» Source material:

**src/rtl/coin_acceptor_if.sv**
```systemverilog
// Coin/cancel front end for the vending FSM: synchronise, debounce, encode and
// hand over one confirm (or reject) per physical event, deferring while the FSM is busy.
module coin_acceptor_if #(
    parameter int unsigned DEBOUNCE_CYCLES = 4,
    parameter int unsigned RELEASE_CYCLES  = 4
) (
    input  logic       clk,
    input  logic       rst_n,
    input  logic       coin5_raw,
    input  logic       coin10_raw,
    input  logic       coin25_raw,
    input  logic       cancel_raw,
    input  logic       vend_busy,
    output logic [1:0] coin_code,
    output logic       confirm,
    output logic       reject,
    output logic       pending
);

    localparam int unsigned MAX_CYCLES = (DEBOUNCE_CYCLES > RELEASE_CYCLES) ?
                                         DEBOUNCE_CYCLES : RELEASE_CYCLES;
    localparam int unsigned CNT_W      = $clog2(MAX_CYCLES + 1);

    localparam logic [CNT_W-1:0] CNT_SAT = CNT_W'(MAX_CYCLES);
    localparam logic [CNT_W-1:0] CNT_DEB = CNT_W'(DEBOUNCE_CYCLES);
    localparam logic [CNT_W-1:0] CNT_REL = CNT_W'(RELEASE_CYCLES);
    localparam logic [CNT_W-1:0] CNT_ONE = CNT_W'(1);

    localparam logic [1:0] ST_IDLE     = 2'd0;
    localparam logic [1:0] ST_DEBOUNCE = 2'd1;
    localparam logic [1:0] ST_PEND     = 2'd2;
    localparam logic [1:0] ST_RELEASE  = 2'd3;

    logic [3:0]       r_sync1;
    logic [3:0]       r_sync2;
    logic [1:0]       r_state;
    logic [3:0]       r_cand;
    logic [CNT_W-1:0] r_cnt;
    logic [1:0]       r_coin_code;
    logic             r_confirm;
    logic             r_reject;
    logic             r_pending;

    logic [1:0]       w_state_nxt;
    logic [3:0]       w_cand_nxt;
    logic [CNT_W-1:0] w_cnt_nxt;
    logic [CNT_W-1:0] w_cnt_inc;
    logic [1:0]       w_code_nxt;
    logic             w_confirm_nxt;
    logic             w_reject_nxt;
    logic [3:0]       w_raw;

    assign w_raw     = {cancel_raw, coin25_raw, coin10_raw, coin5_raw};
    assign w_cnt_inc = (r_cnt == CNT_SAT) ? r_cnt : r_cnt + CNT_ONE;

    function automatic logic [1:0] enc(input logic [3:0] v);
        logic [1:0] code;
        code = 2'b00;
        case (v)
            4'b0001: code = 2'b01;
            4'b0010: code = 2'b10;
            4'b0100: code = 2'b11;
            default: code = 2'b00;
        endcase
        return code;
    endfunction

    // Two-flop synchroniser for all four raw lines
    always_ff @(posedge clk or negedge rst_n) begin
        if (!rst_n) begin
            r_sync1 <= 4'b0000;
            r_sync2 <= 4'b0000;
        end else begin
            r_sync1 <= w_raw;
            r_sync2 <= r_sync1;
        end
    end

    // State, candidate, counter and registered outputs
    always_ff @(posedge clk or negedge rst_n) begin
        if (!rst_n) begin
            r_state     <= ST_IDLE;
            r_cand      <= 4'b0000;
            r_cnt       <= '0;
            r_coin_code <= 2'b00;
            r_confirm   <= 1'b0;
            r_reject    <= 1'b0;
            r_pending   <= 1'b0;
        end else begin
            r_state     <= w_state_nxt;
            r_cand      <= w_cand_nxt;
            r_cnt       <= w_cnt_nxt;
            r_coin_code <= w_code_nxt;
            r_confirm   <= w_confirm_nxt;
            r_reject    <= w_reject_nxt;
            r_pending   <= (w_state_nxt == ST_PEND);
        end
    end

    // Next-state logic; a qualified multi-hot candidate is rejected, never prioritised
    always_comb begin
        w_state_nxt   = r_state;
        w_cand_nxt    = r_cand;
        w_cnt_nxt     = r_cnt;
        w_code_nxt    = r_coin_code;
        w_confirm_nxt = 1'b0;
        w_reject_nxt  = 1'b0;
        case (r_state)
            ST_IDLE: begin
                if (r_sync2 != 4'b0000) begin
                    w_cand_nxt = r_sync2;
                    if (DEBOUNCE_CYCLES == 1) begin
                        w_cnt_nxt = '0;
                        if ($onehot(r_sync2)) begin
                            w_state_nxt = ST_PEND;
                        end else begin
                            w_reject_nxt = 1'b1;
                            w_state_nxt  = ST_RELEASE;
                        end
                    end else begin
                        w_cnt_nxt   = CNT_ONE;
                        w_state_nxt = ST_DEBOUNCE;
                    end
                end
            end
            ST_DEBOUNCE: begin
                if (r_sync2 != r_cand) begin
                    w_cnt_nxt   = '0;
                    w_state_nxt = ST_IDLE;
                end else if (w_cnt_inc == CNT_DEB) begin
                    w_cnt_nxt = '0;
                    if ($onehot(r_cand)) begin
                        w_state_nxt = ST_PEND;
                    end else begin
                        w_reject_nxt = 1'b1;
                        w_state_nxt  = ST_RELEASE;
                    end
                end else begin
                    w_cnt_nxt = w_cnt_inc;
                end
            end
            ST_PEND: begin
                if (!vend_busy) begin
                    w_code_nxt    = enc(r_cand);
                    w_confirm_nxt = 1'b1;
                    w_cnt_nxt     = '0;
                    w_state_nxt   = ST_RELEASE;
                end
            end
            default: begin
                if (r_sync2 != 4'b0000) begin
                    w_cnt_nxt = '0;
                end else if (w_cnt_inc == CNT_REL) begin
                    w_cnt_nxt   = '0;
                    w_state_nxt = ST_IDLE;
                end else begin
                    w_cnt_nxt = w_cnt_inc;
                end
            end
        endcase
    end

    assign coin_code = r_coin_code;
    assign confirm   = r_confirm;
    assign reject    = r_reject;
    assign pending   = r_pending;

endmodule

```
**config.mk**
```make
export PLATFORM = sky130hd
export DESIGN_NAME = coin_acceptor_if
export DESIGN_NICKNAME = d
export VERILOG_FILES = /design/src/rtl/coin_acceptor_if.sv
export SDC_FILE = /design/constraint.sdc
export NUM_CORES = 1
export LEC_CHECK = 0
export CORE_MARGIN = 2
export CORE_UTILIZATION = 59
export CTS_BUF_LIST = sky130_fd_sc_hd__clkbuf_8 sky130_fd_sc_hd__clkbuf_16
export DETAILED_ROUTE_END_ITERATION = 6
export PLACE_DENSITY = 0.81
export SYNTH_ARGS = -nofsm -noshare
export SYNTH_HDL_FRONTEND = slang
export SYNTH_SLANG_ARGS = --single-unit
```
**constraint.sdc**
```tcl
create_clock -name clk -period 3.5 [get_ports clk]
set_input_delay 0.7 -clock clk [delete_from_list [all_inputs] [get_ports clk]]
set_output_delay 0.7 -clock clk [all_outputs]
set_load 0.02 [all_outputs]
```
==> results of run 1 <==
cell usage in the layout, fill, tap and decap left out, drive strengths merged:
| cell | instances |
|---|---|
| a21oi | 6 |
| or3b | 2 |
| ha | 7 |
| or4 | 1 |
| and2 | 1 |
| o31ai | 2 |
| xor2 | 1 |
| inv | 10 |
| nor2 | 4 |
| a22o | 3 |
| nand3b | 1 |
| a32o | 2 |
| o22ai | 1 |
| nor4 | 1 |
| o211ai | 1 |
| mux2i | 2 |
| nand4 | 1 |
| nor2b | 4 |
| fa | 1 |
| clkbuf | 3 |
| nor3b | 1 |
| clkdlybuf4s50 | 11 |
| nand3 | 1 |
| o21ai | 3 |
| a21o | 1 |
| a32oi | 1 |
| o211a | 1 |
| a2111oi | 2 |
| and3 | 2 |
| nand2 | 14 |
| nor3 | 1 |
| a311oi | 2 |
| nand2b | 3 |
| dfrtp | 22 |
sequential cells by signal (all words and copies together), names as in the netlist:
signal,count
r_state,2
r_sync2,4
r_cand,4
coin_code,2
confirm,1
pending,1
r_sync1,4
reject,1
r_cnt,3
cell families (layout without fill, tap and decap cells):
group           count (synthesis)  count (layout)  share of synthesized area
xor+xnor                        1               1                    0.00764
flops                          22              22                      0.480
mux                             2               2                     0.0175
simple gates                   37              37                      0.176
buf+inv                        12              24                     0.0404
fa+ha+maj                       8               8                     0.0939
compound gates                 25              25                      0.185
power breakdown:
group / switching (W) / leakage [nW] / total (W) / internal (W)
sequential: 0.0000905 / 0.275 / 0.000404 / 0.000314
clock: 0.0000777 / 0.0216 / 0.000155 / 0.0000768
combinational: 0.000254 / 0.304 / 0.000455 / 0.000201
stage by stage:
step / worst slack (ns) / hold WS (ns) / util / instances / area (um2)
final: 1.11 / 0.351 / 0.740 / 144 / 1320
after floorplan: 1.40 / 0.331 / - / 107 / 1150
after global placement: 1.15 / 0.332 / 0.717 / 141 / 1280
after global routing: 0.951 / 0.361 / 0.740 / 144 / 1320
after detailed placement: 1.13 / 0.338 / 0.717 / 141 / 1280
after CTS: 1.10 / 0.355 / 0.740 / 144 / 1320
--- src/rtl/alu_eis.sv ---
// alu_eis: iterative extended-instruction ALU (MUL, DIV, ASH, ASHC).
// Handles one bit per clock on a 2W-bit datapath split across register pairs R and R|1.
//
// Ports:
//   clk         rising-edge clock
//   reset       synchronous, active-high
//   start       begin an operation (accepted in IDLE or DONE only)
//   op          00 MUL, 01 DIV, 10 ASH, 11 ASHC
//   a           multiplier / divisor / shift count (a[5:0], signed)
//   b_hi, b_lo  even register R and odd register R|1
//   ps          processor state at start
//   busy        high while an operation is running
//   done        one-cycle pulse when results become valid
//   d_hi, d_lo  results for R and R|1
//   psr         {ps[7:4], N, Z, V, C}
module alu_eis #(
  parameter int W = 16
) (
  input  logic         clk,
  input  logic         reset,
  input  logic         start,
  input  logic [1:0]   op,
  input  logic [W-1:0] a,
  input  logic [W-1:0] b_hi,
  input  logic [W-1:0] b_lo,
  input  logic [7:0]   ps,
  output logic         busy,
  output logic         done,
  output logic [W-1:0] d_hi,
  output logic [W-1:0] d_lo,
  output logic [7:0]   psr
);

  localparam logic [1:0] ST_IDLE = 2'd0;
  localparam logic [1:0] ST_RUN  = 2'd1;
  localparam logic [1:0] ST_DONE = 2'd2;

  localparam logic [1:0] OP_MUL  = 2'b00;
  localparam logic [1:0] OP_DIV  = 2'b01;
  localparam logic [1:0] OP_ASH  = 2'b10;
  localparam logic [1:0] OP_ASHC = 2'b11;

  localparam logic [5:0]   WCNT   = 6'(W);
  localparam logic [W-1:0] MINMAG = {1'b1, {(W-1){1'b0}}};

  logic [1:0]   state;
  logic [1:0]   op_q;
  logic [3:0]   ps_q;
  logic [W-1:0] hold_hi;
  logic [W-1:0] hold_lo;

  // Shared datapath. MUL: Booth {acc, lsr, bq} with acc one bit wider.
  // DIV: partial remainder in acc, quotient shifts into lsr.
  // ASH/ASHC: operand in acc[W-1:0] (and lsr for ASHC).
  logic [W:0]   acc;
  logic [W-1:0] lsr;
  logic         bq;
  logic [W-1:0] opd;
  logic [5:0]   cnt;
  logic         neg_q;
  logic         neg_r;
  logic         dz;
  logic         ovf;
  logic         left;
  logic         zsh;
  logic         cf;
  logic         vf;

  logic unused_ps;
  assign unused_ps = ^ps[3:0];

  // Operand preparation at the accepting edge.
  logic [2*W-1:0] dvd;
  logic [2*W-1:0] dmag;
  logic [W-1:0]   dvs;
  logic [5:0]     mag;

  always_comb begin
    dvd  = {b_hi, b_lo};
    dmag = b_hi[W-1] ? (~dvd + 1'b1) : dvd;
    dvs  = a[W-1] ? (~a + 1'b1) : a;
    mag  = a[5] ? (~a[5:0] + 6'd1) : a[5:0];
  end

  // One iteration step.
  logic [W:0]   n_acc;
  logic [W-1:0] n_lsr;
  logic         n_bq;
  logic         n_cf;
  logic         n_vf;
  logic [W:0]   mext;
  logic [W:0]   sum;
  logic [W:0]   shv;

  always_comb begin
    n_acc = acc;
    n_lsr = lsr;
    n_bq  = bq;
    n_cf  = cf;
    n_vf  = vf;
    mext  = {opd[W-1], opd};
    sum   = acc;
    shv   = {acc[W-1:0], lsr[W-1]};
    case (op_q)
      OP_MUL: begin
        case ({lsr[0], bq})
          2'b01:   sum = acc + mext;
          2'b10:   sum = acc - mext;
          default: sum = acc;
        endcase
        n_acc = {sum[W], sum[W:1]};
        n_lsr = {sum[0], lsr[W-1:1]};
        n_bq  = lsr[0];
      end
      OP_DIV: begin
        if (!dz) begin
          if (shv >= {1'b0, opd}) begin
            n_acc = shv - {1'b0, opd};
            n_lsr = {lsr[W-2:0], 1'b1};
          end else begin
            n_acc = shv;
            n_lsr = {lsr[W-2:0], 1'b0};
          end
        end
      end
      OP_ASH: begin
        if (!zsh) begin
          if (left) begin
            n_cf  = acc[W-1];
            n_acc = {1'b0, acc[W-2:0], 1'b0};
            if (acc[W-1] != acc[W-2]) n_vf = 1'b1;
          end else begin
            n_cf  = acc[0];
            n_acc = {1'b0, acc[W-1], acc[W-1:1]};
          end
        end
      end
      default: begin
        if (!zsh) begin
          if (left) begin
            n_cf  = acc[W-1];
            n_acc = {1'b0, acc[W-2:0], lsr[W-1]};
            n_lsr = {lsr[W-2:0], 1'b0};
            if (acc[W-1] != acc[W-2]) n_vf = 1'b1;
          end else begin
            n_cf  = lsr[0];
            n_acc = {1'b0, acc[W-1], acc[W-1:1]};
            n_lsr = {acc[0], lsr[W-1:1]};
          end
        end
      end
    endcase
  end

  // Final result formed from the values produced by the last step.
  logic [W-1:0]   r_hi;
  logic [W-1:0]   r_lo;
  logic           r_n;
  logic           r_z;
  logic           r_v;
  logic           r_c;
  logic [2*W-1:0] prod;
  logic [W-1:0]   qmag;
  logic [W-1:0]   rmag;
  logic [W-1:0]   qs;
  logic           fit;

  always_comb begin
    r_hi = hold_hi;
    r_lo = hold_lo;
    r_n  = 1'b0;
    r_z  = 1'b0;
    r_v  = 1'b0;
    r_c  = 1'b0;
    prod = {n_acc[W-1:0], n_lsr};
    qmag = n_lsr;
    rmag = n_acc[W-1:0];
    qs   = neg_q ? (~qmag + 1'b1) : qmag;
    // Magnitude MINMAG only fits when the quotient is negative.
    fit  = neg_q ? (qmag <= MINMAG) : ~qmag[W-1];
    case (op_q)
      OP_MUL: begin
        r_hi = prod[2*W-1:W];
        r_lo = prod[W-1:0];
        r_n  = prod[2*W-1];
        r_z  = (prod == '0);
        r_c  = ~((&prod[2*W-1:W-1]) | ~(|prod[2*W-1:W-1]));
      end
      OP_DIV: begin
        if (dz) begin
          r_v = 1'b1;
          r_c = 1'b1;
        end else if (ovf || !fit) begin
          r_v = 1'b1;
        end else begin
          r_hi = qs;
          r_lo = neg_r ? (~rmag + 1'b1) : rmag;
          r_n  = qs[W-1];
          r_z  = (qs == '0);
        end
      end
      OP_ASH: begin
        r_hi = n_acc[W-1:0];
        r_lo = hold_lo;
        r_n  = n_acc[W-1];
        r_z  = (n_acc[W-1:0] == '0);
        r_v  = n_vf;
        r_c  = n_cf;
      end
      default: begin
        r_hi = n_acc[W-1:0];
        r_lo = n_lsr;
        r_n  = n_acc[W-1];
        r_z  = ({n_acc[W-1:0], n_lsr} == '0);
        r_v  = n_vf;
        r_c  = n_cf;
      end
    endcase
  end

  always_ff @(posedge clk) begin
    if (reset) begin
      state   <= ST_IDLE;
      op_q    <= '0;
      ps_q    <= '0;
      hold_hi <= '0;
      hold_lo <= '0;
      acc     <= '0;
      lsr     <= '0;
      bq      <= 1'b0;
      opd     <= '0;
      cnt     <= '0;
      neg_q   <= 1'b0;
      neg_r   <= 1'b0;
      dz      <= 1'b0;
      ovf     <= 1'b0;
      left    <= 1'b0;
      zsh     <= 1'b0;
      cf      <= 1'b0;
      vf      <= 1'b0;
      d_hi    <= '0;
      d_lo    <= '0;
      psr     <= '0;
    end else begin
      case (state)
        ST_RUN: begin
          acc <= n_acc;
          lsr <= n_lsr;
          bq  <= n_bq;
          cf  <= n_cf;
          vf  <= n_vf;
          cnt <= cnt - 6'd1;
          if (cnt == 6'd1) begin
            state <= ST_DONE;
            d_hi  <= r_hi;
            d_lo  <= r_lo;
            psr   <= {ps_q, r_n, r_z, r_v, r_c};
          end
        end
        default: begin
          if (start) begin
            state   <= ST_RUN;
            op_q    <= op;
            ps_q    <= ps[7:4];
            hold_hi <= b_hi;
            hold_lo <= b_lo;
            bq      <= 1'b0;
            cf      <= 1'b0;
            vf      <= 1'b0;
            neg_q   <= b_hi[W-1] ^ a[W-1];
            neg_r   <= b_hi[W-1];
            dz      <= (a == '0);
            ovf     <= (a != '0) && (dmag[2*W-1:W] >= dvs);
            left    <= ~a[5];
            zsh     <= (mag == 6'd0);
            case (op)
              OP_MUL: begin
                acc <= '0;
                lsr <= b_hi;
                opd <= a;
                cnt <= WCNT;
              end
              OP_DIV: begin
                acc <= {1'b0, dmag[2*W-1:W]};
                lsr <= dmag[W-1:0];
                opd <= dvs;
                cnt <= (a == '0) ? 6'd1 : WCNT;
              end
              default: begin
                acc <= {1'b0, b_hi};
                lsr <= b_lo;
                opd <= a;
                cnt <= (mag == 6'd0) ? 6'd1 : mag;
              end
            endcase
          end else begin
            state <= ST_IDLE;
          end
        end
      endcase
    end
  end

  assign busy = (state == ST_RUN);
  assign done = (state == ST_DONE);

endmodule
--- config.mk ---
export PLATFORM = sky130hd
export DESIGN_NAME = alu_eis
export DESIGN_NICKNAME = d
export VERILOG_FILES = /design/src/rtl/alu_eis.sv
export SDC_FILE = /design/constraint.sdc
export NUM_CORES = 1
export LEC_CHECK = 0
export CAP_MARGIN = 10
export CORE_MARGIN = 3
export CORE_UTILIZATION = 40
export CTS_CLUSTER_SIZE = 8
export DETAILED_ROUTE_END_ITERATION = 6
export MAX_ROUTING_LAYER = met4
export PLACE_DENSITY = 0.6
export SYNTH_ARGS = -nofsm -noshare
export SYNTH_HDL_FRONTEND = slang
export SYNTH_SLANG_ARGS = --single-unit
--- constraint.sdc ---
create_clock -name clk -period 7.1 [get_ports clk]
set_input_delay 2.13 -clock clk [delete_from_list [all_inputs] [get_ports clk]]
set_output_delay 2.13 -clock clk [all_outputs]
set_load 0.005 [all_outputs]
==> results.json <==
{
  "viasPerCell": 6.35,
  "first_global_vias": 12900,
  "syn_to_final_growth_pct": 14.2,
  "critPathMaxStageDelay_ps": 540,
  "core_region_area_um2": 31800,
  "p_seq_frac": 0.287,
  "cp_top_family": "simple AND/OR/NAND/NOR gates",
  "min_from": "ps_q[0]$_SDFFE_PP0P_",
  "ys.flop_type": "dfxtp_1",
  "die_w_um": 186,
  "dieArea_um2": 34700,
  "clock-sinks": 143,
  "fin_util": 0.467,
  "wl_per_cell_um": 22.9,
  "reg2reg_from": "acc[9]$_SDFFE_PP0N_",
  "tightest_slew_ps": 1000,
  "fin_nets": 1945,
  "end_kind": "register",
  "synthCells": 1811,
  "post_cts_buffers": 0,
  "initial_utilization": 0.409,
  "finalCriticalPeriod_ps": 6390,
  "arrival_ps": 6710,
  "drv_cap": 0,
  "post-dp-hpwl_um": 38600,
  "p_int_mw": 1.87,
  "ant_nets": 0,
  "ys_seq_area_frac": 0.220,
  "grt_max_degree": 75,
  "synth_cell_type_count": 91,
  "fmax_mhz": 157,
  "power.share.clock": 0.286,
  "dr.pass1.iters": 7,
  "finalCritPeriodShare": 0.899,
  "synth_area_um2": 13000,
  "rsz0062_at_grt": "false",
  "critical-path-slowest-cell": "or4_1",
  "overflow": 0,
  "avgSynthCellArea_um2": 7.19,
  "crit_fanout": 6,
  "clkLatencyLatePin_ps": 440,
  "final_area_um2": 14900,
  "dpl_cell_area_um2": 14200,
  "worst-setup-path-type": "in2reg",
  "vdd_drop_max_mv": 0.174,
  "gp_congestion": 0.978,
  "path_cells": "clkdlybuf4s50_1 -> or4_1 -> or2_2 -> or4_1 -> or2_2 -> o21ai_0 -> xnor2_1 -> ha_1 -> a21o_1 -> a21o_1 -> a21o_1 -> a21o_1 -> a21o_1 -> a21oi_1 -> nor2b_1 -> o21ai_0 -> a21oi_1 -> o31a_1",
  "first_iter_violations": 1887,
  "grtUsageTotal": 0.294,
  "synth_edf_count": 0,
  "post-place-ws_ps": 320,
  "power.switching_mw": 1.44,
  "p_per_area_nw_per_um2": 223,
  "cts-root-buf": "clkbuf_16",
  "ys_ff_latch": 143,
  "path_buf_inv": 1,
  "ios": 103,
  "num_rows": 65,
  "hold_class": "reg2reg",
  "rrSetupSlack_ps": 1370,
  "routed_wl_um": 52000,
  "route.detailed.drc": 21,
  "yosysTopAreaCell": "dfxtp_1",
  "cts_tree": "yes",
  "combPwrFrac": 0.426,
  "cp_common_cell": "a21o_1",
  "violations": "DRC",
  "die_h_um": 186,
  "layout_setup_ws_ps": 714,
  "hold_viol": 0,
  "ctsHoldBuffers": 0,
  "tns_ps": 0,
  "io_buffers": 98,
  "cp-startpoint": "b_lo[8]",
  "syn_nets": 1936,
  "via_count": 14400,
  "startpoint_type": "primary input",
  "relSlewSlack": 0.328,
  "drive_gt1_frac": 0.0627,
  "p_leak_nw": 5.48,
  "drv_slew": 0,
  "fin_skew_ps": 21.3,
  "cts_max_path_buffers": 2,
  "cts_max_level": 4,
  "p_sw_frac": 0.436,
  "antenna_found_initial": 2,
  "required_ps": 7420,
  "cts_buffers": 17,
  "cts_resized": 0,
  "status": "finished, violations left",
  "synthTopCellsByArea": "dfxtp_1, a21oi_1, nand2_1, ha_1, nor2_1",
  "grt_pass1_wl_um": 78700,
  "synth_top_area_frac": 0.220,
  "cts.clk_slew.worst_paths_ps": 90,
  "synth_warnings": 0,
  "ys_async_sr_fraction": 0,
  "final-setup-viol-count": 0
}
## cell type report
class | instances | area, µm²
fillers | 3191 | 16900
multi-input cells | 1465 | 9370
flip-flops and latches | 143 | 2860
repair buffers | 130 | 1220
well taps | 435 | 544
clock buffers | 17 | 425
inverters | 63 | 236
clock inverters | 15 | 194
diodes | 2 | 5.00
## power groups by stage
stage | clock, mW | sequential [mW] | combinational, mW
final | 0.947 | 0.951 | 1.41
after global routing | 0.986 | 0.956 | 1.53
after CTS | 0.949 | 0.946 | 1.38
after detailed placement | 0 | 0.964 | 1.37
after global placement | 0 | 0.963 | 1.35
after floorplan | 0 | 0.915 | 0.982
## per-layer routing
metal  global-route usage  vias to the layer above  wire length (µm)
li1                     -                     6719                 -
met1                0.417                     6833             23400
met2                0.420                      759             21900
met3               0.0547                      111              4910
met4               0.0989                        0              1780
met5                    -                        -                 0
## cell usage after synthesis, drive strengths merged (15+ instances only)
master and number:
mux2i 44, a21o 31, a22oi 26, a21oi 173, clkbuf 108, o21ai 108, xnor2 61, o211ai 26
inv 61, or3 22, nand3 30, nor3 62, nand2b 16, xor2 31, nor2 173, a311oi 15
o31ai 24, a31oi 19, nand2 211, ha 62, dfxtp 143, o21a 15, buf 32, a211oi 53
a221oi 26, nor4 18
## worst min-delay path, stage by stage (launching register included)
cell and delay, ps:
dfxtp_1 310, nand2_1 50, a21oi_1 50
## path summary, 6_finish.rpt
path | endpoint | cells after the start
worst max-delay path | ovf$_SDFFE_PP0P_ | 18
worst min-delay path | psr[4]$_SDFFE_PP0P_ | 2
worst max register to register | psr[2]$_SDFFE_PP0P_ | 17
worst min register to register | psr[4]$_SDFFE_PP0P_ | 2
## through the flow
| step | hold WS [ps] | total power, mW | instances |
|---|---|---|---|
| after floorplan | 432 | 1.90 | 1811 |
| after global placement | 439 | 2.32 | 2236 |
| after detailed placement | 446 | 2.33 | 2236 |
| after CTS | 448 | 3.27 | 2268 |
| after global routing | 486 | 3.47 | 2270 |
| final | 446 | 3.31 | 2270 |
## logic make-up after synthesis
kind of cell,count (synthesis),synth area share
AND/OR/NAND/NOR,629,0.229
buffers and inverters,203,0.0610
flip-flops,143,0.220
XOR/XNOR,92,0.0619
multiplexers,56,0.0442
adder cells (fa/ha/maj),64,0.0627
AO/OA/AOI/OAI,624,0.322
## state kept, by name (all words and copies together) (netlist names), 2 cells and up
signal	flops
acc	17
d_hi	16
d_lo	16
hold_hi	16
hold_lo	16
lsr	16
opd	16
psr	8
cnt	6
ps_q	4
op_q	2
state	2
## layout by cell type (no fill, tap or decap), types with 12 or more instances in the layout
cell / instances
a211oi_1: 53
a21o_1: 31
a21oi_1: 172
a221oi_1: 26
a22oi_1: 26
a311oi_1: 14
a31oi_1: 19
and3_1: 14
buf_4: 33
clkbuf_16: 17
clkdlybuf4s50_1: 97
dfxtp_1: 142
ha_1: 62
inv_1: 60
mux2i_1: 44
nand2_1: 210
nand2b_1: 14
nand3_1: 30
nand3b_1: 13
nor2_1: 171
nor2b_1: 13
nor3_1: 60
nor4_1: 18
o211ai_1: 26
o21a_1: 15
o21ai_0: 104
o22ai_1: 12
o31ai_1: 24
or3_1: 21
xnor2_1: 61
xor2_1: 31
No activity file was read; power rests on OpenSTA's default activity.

» Task item: Wherever the string "together" appears in a line of the records, copy that line.

» Expected output:
sequential cells by signal (all words and copies together), names as in the netlist:
## state kept, by name (all words and copies together) (netlist names), 2 cells and up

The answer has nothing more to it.